Читаем дальше: «Я счастлив... Я страдаю... Я влюблен без ума... влюблен. Но в кого?» Мы знаем — в кого. Все в ту же Машу Антониади (о которой речь впереди...). Но здесь Леонтьев-Ладнев дает другой ответ: «Я влюблен в здешнюю жизнь; я люблю всех встречных по дороге; я люблю без ума этого старого бедного болгарина с седыми усами, в синей чалме, который мне сейчас низко поклонился; я влюблен в этого сердитого, тонкого и высокого турка, который идет предо мною в пунцовых шальварах... Мне хотелось обоих их обнять; я их люблю одинаково».

Здесь Леонтьев преисполнен той «адмирации», которую он так в себе любил; и замечательно, что объект этой «адмирации» не разбойничья героика в духе Байрона, а бедная, будничная жизнь, в которой он находил столько прелести. К тому же — это ведь восточные будни, не серые, как в России, а пестрые (синяя чалма, пунцовые шальвары...).

Этот лирический отрывок заканчивается следующим признанием: «Вот как желал бы я долго и много писать. Так писать мне приятно. Но кто станет читать меня, если я так напишу длинную повесть любви и буду мечтать безо всякого порядка и правил? Никто!».

Действительно, такая ритмическая проза, полная лирических излияний, могла бы читателя утомить; все же эти поиски нового жанра сами по себе очень интересны.

Мерную прозу Леонтьева следовало бы сопоставить с его стихотворениями того же периода (1864—1871): но они не были опубликованы и хранятся сейчас в литературном архиве (ЦГЛА). Мне же известны только некоторые его гекзаметры из поэмы, написанной в юности (1851), и несколько эпиграмм 60-х гг. Стихи эти слабые, и по ним едва ли можно судить о его стихотворных опытах.

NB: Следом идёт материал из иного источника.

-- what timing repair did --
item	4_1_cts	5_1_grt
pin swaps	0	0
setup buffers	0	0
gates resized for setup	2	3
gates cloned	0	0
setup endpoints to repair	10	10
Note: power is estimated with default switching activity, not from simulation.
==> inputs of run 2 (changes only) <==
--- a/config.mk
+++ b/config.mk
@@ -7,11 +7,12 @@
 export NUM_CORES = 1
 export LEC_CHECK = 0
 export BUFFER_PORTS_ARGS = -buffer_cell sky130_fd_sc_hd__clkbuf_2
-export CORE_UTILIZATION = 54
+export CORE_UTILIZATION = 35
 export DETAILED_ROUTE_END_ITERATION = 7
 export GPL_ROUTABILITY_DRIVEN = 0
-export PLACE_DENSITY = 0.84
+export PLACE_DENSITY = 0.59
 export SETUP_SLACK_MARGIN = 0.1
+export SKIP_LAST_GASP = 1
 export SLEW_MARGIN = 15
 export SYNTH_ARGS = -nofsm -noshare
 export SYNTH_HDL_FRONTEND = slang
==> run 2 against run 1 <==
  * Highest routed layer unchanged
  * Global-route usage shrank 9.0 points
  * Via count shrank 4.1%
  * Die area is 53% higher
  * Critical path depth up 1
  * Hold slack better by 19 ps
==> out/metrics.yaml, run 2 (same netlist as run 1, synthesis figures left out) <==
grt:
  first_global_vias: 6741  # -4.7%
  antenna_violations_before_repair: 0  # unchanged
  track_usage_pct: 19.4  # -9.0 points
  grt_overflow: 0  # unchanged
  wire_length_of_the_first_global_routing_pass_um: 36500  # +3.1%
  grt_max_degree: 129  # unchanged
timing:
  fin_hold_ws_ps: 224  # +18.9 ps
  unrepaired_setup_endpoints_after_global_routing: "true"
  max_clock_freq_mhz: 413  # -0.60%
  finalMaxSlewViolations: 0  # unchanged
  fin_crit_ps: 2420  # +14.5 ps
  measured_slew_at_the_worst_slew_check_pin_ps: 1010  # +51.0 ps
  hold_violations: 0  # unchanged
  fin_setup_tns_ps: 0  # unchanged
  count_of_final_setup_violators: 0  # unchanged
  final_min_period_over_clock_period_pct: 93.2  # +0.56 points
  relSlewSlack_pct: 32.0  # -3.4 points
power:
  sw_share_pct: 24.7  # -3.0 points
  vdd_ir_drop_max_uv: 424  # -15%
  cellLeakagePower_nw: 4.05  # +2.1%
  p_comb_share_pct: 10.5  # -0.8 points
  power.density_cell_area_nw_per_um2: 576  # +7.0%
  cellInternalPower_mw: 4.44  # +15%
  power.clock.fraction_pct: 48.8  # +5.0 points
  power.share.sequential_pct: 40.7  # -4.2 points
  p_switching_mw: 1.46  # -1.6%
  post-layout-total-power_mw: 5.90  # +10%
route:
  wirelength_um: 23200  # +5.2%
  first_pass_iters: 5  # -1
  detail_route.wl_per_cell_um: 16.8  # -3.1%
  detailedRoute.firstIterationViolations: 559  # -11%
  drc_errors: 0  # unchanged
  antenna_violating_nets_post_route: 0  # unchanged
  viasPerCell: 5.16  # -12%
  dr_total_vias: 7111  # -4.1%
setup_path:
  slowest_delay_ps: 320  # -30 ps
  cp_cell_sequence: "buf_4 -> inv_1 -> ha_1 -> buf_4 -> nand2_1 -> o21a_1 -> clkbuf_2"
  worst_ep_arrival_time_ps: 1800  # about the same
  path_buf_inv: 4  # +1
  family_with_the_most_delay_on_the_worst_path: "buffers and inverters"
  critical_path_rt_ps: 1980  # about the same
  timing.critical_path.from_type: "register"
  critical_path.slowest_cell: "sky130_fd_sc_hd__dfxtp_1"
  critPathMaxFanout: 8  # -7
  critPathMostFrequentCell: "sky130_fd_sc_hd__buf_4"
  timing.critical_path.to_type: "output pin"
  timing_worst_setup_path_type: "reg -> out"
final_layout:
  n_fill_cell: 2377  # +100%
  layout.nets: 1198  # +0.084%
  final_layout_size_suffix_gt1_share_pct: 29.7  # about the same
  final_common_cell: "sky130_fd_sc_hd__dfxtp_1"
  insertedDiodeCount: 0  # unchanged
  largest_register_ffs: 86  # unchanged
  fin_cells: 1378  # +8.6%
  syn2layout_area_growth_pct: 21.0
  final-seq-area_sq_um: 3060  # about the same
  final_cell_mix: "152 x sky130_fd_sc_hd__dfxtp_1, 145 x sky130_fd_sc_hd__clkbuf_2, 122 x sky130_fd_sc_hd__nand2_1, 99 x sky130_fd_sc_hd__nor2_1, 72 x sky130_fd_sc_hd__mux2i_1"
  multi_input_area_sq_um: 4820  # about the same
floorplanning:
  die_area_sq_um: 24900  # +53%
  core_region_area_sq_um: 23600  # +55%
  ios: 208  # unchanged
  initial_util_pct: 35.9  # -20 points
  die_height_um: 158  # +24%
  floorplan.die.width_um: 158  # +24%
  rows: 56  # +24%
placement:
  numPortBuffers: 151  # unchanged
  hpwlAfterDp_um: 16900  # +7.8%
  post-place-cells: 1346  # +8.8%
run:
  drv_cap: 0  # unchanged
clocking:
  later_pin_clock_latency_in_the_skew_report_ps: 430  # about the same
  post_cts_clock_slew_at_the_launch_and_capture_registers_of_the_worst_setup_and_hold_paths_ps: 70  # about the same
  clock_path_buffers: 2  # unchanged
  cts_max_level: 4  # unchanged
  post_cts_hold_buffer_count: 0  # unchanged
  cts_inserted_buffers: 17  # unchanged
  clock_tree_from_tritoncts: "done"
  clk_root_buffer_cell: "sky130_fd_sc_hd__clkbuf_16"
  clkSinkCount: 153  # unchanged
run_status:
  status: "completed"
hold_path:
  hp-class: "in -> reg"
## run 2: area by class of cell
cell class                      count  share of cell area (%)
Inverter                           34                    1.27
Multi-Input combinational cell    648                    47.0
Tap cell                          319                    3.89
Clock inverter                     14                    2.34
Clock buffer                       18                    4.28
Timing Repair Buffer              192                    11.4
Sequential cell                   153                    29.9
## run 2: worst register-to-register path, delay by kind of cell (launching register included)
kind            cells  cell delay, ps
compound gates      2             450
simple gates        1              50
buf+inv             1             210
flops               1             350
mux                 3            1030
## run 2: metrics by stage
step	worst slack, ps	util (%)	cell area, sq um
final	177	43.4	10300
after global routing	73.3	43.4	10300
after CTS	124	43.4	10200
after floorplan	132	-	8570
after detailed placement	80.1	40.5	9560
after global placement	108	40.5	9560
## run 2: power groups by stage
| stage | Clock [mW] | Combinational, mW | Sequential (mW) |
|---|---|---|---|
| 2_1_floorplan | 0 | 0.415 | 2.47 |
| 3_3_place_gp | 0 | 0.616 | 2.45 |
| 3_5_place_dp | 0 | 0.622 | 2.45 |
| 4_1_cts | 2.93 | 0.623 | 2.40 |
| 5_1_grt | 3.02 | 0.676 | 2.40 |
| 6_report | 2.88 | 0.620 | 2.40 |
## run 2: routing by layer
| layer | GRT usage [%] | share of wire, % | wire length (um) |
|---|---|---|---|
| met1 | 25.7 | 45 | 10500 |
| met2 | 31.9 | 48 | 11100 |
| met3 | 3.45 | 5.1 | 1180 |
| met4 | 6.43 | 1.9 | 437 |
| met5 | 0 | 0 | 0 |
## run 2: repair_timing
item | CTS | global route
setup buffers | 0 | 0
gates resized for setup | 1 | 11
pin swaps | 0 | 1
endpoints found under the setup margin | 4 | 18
<file path="src/rtl/wwdcfg_regs.vh">
// register offsets, field positions, reset values and timing counts of the
// windowed watchdog configuration block; definitions only.
`ifndef WWDCFG_REGS_VH
`define WWDCFG_REGS_VH

// ---------------------------------------------------------------------
// register byte offsets (apb, one aligned word each)
// ---------------------------------------------------------------------
`define WWDCFG_OFF_CTRL0 12'h000
`define WWDCFG_OFF_CTRL1 12'h004
`define WWDCFG_OFF_PSLO 12'h008
`define WWDCFG_OFF_PSHI 12'h00c
`define WWDCFG_OFF_TMR 12'h010

// ---------------------------------------------------------------------
// field positions and codes
// ---------------------------------------------------------------------
`define WWDCFG_SEN_BIT 0
`define WWDCFG_TS_LSB 1
`define WWDCFG_TS_MSB 5
`define WWDCFG_CS_LSB 4
`define WWDCFG_CS_MSB 6
`define WWDCFG_WIN_LSB 0
`define WWDCFG_WIN_MSB 2
`define WWDCFG_TS_ALLONES 5'h1f
`define WWDCFG_TS_DEFAULT 5'h0b
`define WWDCFG_TS_MAXCODE 5'h12
`define WWDCFG_CS_SWCTRL 3'h7
`define WWDCFG_CS_LFOSC 3'h0
`define WWDCFG_CS_MFOSC 3'h1
`define WWDCFG_WIN_SWCTRL 3'h7
`define WWDCFG_EN_OFF 2'h0
`define WWDCFG_EN_SW 2'h1

// ---------------------------------------------------------------------
// timebase: oscillator rates in hz and the system clock in hz
// ---------------------------------------------------------------------
`define WWDCFG_PCLK_HZ 50000000
`define WWDCFG_LF_HZ 31000
`define WWDCFG_MF_HZ 31250
`define WWDCFG_LF_DIV (`WWDCFG_PCLK_HZ / `WWDCFG_LF_HZ)
`define WWDCFG_MF_DIV (`WWDCFG_PCLK_HZ / `WWDCFG_MF_HZ)

`endif

</file>
<file path="src/rtl/wwdcfg_tick.v">
// tick generator: divides pclk down to a watchdog oscillator rate.
// assumes pclk is the only clock; restart zeroes the phase.
`timescale 1ns/1ns
module wwdcfg_tick #(
   parameter DIV_LF = 1612,
   parameter DIV_MF = 1600
) (
   input wire pclk,
   input wire presetn,
   input wire sel_mf,
   input wire restart,
   output reg tick_ff
);
   reg [15:0] cnt_ff;
   wire [15:0] lim = sel_mf ? DIV_MF[15:0] - 16'h0001 : DIV_LF[15:0] - 16'h0001;

   // free divider; an approximate rate is all the watchdog needs
   always @(posedge pclk or negedge presetn) begin
      if (!presetn) begin
         cnt_ff <= 16'h0000;
         tick_ff <= 1'b0;
      end else if (restart) begin
         cnt_ff <= 16'h0000;
         tick_ff <= 1'b0;
      end else if (cnt_ff >= lim) begin
         cnt_ff <= 16'h0000;
         tick_ff <= 1'b1;
      end else begin
         cnt_ff <= cnt_ff + 16'h0001;
         tick_ff <= 1'b0;
      end
   end
endmodule // wwdcfg_tick

</file>
<file path="src/rtl/wwdcfg_prescale.v">
// prescale counter: 18-bit count of oscillator ticks, wraps at the
// selected ratio and pulses period_ff. assumes tick is one cycle wide.
`timescale 1ns/1ns
`include "wwdcfg_regs.vh"
module wwdcfg_prescale #(
   parameter PS_W = 18
) (
   input wire pclk,
   input wire presetn,
   input wire tick,
   input wire run,
   input wire clear,
   input wire [4:0] scale,
   output reg [PS_W-1:0] count_ff,
   output reg period_ff
);
   reg [23:0] ratio;
   reg [23:0] wide;
   reg [23:0] nxt_acc;
   reg [23:0] acc_ff;

   // ratio 2^(n+5); reserved codes fall back to the 1:32 minimum
   always @* begin
      if (scale > `WWDCFG_TS_MAXCODE)
         ratio = 24'h000020;
      else
         ratio = 24'h000020 << scale;
      wide = acc_ff + 24'h000001;
      nxt_acc = wide & (ratio - 24'h000001);
   end

   // the full phase is kept inside, so ratios beyond the exposed
   // bits still reach their period end; the port shows the low bits
   always @(posedge pclk or negedge presetn) begin
      if (!presetn) begin
         acc_ff <= 24'h000000;
         count_ff <= {PS_W{1'b0}};
         period_ff <= 1'b0;
      end else if (clear || !run) begin
         acc_ff <= 24'h000000;
         count_ff <= {PS_W{1'b0}};
         period_ff <= 1'b0;
      end else if (tick) begin
         acc_ff <= nxt_acc;
         count_ff <= nxt_acc[PS_W-1:0];
         period_ff <= (nxt_acc == 24'h000000);
      end else begin
         period_ff <= 1'b0;
      end
   end
endmodule // wwdcfg_prescale

</file>
<file path="src/rtl/wwdcfg_top.v">
// windowed watchdog configuration and observation registers on apb.
// assumes config word fields are static after reset and pclk at 50 mhz.
// Functional notes
// - timeout scale resets to config value, or 01011 when config is all ones.
// - timeout scale writable only when config timeout scale is all ones.
// - timebase is the 31 khz oscillator, intervals approximate.
// - clock select 000 low osc, 001 mid osc, others reserved.
// - config clock select 111 resets clock select to 000.
// - clock select writable only when config clock select is 111.
// - window code 000 closes 87.5 percent, each step 12.5 less.
// - window field resets from config window select.
// - window writable only when config window select is 111.
// - 18-bit prescale count readable in three registers, low byte resets zero.
// - control one bits 7 and 3 read zero, writes ignored.
// - armed status bit reads 1 while the watchdog is armed.
// - prescale bits 15 to 8 in a read-only high byte register.
//
// Added by the designer: the APB register port and the placing of the registers.
`timescale 1ns/1ns
`include "wwdcfg_regs.vh"
module wwdcfg_top #(
   parameter PS_W = 18,
   parameter TMR_W = 5
) (
   input wire pclk,
   input wire presetn,
   input wire psel,
   input wire penable,
   input wire pwrite,
   input wire [11:0] paddr,
   input wire [31:0] pwdata,
   output reg [31:0] prdata,
   output reg pready,
   output reg pslverr,
   input wire [1:0] config_enable_field,
   input wire [4:0] config_timeout_scale,
   input wire [2:0] config_clock_select,
   input wire [2:0] config_window_select,
   output reg armed_ff,
   output reg [TMR_W-1:0] wdt_count_ff,
   output reg window_open_ff,
   output reg period_end_ff
);
   // -------------------------------------------------------------------
   // state
   // -------------------------------------------------------------------
   reg [4:0] timeout_scale_select_ff;
   reg software_enable_bit_ff;
   reg [2:0] timer_clock_select_ff;
   reg [2:0] window_ff;
   reg load_ff;
   reg [4:0] nxt_ts;
   reg [2:0] nxt_cs;
   reg [2:0] nxt_win;
   reg nxt_sen;
   reg [31:0] nxt_rdata;
   reg nxt_armed;
   wire setup = psel && !penable;
   wire wr_acc = psel && penable && pwrite && pready;
   wire tick;
   wire period;
   wire [PS_W-1:0] prescale_count;
   wire ts_wr_ok = (config_timeout_scale == `WWDCFG_TS_ALLONES);
   wire cs_wr_ok = (config_clock_select == `WWDCFG_CS_SWCTRL);
   wire win_wr_ok = (config_window_select == `WWDCFG_WIN_SWCTRL);
   wire settings_change = (nxt_ts != timeout_scale_select_ff) ||
      (nxt_cs != timer_clock_select_ff) || (nxt_win != window_ff);

   // -------------------------------------------------------------------
   // register writes with config-word gating
   // -------------------------------------------------------------------
   always @* begin
      nxt_ts = timeout_scale_select_ff;
      nxt_cs = timer_clock_select_ff;
      nxt_win = window_ff;
      nxt_sen = software_enable_bit_ff;
      if (wr_acc && paddr == `WWDCFG_OFF_CTRL0) begin
         nxt_sen = pwdata[`WWDCFG_SEN_BIT];
         if (ts_wr_ok)
            nxt_ts = pwdata[`WWDCFG_TS_MSB:`WWDCFG_TS_LSB];
      end
      if (wr_acc && paddr == `WWDCFG_OFF_CTRL1) begin
         // bits 7 and 3 are not stored at all
         if (cs_wr_ok)
            nxt_cs = pwdata[`WWDCFG_CS_MSB:`WWDCFG_CS_LSB];
         if (win_wr_ok)
            nxt_win = pwdata[`WWDCFG_WIN_MSB:`WWDCFG_WIN_LSB];
      end
   end

   // reset values come from config words, caught one edge after release
   // since an async reset may only load constants
   always @(posedge pclk or negedge presetn) begin
      if (!presetn) begin
         load_ff <= 1'b1;
         timeout_scale_select_ff <= `WWDCFG_TS_DEFAULT;
         timer_clock_select_ff <= `WWDCFG_CS_LFOSC;
         window_ff <= 3'h0;
         software_enable_bit_ff <= 1'b0;
      end else if (load_ff) begin
         load_ff <= 1'b0;
         timeout_scale_select_ff <= ts_wr_ok ? `WWDCFG_TS_DEFAULT :
            config_timeout_scale;
         timer_clock_select_ff <= cs_wr_ok ? `WWDCFG_CS_LFOSC :
            config_clock_select;
         window_ff <= config_window_select;
      end else begin
         timeout_scale_select_ff <= nxt_ts;
         timer_clock_select_ff <= nxt_cs;
         window_ff <= nxt_win;
         software_enable_bit_ff <= nxt_sen;
      end
   end

   // -------------------------------------------------------------------
   // arming and timebase
   // -------------------------------------------------------------------
   always @* begin
      case (config_enable_field)
         `WWDCFG_EN_OFF: nxt_armed = 1'b0;
         `WWDCFG_EN_SW: nxt_armed = software_enable_bit_ff;
         default: nxt_armed = 1'b1;
      endcase
      // reserved source codes leave the timer stopped
      if (timer_clock_select_ff != `WWDCFG_CS_LFOSC &&
          timer_clock_select_ff != `WWDCFG_CS_MFOSC)
         nxt_armed = 1'b0;
      if (load_ff)
         nxt_armed = 1'b0;
   end

   always @(posedge pclk or negedge presetn) begin
      if (!presetn)
         armed_ff <= 1'b0;
      else
         armed_ff <= nxt_armed;
   end

   // dividers approximate the low and mid oscillators from pclk
   wwdcfg_tick #(
      .DIV_LF(`WWDCFG_LF_DIV),
      .DIV_MF(`WWDCFG_MF_DIV)
   ) u_tick (
      .pclk(pclk),
      .presetn(presetn),
      .sel_mf(timer_clock_select_ff == `WWDCFG_CS_MFOSC),
      .restart(settings_change),
      .tick_ff(tick)
   );

   wwdcfg_prescale #(
      .PS_W(PS_W)
   ) u_ps (
      .pclk(pclk),
      .presetn(presetn),
      .tick(tick),
      .run(armed_ff),
      .clear(settings_change),
      .scale(timeout_scale_select_ff),
      .count_ff(prescale_count),
      .period_ff(period)
   );

   // -------------------------------------------------------------------
   // watchdog period counter and window
   // -------------------------------------------------------------------
   // eight slots per period; window code w opens from slot 7-w onward
   always @(posedge pclk or negedge presetn) begin
      if (!presetn) begin
         wdt_count_ff <= {TMR_W{1'b0}};
         window_open_ff <= 1'b0;
         period_end_ff <= 1'b0;
      end else if (settings_change || !armed_ff) begin
         wdt_count_ff <= {TMR_W{1'b0}};
         window_open_ff <= 1'b0;
         period_end_ff <= 1'b0;
      end else begin
         period_end_ff <= period && (wdt_count_ff[2:0] == 3'h7);
         if (period)
            wdt_count_ff <= wdt_count_ff + {{(TMR_W-1){1'b0}}, 1'b1};
         window_open_ff <= (window_ff == `WWDCFG_WIN_SWCTRL) ||
            ({1'b0, wdt_count_ff[2:0]} >= (4'h7 - {1'b0, window_ff}));
      end
   end

   // -------------------------------------------------------------------
   // apb read mux and handshake
   // -------------------------------------------------------------------
   always @* begin
      nxt_rdata = 32'h0000_0000;
      case (paddr)
         `WWDCFG_OFF_CTRL0: nxt_rdata[5:0] = {timeout_scale_select_ff, software_enable_bit_ff};
         `WWDCFG_OFF_CTRL1: nxt_rdata[7:0] = {1'b0, timer_clock_select_ff,
            1'b0, window_ff};
         `WWDCFG_OFF_PSLO: nxt_rdata[7:0] = prescale_count[7:0];
         `WWDCFG_OFF_PSHI: nxt_rdata[7:0] = prescale_count[15:8];
         `WWDCFG_OFF_TMR: nxt_rdata[7:0] = {wdt_count_ff, armed_ff,
            prescale_count[PS_W-1:16]};
         default: nxt_rdata = 32'h0000_0000;
      endcase
   end

   // no wait state: answer registered in setup, ready in the first access cycle
   always @(posedge pclk or negedge presetn) begin
      if (!presetn) begin
         prdata <= 32'h0000_0000;
         pready <= 1'b0;
         pslverr <= 1'b0;
      end else begin
         pready <= setup;
         prdata <= setup ? nxt_rdata : 32'h0000_0000;
         pslverr <= setup && (paddr > `WWDCFG_OFF_TMR || paddr[1:0] != 2'h0);
      end
   end
endmodule // wwdcfg_top

</file>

У Леонтьева было свое видение мира, у него было новое восприятие вещей (a new sensibility), которое бывает только у гениальных художников. Может быть, он лучше бы проявил себя в более эстетическую эпоху — в пушкинскую или блоковскую — и создал бы произведения большого стиля (в поэзии или в прозе). Все же можно находить немало прелести в произведениях писателей, которые, подобно Леонтьеву, не сумели себя вполне проявить. Чтение леонтьевских книг всегда вознаграждает. Иногда перечитываешь его без особого интереса и вдруг — как в данном случае — неожиданно приоткрывается новая, неведомая еще точка художественного зрения: отрывки поэмы, написанной свободными стихами, или же проза, близкая поэзии, т. е. новая форма и, конечно, новая тема. Но Толстой написал роман «Войну и мир», а Леонтьев не написал задуманного им романа «Война и Юг»! Гоголь написал поэму «Мертвые души», а Леонтьев не написал поэмы, которая, допустим, могла бы называться «Живые души»! Но и по тому, что он наметил, набросал, можно иметь некоторое представление о размахе его творческой мысли.

Следовало бы когда-нибудь издать избранного Леонтьева: и такая хорошо составленная антология стояла бы в идеальной русской библиотеке между такими книгами, как «Былое и думы» (Герцена) и «Уединенное» (Розанова).